### Task to carry out
In the listing below, a line holding "## sequential cells" and a line holding "o_wr_en | 1 |" mark the range. Retype both exactly, with all lines between them.

◆ ◆ ◆ ◆ ◆

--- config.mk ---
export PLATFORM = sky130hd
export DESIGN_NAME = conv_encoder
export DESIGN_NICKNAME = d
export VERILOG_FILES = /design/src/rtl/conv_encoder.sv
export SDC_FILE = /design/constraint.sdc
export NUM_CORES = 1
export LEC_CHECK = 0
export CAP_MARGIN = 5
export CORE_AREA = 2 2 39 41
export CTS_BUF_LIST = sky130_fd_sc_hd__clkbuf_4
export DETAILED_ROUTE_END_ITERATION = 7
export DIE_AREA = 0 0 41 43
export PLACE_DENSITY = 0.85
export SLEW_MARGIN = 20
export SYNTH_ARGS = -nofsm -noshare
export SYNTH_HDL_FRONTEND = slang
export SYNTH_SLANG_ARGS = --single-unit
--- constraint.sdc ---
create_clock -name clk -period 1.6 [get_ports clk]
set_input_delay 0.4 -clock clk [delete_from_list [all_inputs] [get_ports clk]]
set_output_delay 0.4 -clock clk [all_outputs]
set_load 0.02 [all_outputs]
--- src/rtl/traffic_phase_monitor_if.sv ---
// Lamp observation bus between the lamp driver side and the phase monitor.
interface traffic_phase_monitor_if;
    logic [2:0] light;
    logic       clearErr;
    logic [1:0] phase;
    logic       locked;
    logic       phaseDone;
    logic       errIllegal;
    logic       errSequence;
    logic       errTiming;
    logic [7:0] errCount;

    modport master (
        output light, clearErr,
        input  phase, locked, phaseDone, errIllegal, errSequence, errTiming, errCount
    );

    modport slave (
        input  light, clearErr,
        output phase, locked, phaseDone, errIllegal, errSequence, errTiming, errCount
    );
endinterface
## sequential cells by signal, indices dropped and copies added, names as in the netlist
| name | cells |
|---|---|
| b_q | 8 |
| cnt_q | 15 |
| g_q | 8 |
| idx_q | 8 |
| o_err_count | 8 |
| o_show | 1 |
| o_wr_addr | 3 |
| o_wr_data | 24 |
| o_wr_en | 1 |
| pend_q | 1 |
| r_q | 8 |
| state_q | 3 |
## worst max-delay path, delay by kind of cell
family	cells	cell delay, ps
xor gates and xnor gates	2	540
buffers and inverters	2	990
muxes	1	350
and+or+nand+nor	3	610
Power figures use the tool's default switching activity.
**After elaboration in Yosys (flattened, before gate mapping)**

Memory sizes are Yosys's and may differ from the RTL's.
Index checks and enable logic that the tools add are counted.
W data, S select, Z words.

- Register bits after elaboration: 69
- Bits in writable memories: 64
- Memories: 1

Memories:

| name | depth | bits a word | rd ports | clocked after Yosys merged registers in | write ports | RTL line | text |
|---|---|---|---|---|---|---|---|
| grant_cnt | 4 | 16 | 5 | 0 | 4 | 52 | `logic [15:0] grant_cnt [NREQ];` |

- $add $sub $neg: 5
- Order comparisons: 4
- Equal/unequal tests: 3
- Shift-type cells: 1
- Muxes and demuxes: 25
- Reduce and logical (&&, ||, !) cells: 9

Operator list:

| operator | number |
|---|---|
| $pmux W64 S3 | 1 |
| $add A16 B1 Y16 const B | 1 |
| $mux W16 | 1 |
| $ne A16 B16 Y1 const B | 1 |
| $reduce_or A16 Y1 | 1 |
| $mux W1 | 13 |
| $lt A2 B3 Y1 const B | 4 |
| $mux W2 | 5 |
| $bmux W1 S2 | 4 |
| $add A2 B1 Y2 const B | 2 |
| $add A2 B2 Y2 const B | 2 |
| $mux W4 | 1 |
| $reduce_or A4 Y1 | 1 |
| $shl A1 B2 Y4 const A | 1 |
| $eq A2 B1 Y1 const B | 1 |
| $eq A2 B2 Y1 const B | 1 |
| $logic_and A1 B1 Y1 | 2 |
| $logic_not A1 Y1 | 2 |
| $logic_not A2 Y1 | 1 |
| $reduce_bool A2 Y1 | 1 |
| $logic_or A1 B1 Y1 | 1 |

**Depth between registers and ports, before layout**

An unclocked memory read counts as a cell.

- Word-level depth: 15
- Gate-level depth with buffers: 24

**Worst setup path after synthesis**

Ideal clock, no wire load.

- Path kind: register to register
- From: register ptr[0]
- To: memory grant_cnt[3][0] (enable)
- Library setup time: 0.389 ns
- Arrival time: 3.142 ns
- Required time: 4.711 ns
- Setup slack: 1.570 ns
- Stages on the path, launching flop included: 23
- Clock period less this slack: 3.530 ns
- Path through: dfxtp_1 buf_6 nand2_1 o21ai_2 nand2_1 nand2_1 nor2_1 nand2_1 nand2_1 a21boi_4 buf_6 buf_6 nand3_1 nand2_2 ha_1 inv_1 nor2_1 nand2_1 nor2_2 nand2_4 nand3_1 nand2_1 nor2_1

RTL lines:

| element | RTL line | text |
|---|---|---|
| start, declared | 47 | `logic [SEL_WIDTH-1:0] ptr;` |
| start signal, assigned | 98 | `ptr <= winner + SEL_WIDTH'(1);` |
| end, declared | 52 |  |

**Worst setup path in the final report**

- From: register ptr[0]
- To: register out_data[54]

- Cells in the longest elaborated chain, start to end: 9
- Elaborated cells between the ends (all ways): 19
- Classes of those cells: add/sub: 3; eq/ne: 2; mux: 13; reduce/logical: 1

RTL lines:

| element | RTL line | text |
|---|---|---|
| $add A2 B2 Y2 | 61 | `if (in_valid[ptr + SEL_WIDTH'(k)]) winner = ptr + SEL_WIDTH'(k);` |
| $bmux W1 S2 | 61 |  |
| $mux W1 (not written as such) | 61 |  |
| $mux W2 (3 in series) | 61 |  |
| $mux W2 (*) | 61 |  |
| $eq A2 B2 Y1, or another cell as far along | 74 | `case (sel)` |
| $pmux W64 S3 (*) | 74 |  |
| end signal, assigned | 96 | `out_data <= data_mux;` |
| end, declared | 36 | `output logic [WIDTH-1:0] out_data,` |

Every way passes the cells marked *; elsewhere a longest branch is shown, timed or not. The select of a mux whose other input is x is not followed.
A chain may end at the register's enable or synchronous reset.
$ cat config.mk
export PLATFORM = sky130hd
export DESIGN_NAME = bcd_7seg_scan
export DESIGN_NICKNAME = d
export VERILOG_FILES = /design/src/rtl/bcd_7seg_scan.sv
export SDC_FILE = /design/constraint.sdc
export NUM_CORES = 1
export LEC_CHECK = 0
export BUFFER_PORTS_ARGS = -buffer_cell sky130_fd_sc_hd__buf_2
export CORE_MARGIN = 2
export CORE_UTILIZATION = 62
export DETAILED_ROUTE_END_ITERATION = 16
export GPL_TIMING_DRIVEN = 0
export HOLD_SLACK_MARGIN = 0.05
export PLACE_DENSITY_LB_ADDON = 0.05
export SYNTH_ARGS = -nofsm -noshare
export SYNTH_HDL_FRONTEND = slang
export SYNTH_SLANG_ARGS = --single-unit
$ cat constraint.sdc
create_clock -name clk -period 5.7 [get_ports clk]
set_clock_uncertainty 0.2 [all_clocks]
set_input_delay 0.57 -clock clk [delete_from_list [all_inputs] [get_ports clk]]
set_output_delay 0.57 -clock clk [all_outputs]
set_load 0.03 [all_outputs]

◆ ◆ ◆ ◆ ◆

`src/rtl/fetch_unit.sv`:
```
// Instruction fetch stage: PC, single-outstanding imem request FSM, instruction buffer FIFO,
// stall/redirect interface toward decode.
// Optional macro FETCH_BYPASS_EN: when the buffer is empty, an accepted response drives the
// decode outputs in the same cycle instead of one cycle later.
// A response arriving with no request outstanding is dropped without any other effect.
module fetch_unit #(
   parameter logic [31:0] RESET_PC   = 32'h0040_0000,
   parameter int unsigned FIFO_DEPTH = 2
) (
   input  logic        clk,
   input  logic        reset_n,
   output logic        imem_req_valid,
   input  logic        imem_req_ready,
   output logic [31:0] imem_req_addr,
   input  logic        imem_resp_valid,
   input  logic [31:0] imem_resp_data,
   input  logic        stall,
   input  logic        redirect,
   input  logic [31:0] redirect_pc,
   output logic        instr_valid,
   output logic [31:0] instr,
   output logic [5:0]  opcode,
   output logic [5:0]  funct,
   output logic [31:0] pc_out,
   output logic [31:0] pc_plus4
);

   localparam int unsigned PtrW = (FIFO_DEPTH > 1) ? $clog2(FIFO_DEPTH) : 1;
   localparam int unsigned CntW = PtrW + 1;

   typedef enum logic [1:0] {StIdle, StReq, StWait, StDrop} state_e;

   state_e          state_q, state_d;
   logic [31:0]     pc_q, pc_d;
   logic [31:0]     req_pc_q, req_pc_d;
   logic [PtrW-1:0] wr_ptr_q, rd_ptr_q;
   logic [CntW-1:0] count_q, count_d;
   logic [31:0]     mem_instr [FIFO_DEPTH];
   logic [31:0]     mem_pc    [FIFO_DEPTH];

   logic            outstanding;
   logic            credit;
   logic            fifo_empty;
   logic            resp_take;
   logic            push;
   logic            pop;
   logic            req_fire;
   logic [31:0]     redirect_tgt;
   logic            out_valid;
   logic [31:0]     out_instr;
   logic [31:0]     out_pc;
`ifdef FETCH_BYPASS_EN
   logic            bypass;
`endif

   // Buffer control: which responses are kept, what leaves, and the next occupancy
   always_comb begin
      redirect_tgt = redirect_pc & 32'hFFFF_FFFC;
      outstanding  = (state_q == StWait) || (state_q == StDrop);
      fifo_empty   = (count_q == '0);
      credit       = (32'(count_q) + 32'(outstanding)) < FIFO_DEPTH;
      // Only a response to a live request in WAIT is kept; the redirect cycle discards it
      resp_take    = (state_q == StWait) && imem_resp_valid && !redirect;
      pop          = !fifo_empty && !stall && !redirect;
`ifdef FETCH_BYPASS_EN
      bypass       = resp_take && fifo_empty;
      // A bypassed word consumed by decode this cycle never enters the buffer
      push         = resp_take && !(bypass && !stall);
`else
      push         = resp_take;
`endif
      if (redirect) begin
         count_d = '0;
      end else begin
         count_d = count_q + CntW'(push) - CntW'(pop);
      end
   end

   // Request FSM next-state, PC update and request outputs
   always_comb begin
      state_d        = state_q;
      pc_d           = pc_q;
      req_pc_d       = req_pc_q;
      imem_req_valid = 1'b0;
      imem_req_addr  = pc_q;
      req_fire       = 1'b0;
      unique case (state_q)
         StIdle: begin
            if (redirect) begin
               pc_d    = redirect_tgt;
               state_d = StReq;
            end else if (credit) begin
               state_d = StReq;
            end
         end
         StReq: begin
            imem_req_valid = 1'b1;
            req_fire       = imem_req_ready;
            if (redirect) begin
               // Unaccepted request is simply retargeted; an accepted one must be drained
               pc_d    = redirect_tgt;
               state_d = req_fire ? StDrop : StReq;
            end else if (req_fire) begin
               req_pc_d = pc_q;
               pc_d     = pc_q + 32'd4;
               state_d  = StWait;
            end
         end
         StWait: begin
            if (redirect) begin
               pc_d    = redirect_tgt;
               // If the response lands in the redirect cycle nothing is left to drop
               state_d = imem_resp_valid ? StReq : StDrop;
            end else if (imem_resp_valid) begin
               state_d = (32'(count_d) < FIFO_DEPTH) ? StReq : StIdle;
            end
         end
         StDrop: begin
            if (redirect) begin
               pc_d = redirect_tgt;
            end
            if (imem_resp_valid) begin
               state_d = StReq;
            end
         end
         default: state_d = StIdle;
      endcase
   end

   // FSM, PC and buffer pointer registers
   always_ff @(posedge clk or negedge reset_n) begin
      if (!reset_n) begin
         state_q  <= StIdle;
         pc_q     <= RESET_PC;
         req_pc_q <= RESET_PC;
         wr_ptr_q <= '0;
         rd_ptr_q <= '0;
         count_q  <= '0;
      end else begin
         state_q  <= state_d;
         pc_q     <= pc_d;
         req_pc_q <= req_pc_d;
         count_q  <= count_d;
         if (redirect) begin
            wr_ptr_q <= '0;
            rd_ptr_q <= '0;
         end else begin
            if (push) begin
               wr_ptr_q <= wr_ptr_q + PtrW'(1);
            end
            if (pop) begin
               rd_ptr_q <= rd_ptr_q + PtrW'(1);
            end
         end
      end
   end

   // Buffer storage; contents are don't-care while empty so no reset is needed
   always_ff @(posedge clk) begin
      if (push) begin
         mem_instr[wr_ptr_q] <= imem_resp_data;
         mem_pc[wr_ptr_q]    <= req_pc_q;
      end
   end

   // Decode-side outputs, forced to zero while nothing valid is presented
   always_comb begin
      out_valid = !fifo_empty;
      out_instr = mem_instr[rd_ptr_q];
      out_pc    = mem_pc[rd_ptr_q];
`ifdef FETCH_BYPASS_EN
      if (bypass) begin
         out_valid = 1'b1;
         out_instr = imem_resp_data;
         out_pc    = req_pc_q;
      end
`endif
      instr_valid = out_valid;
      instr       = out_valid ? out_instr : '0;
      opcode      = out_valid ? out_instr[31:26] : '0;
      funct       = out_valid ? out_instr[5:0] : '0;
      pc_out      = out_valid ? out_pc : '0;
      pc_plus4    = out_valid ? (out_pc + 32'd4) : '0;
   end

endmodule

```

◆ ◆ ◆ ◆ ◆

### Response to this exercise
## sequential cells by signal, indices dropped and copies added, names as in the netlist
| name | cells |
|---|---|
| b_q | 8 |
| cnt_q | 15 |
| g_q | 8 |
| idx_q | 8 |
| o_err_count | 8 |
| o_show | 1 |
| o_wr_addr | 3 |
| o_wr_data | 24 |
| o_wr_en | 1 |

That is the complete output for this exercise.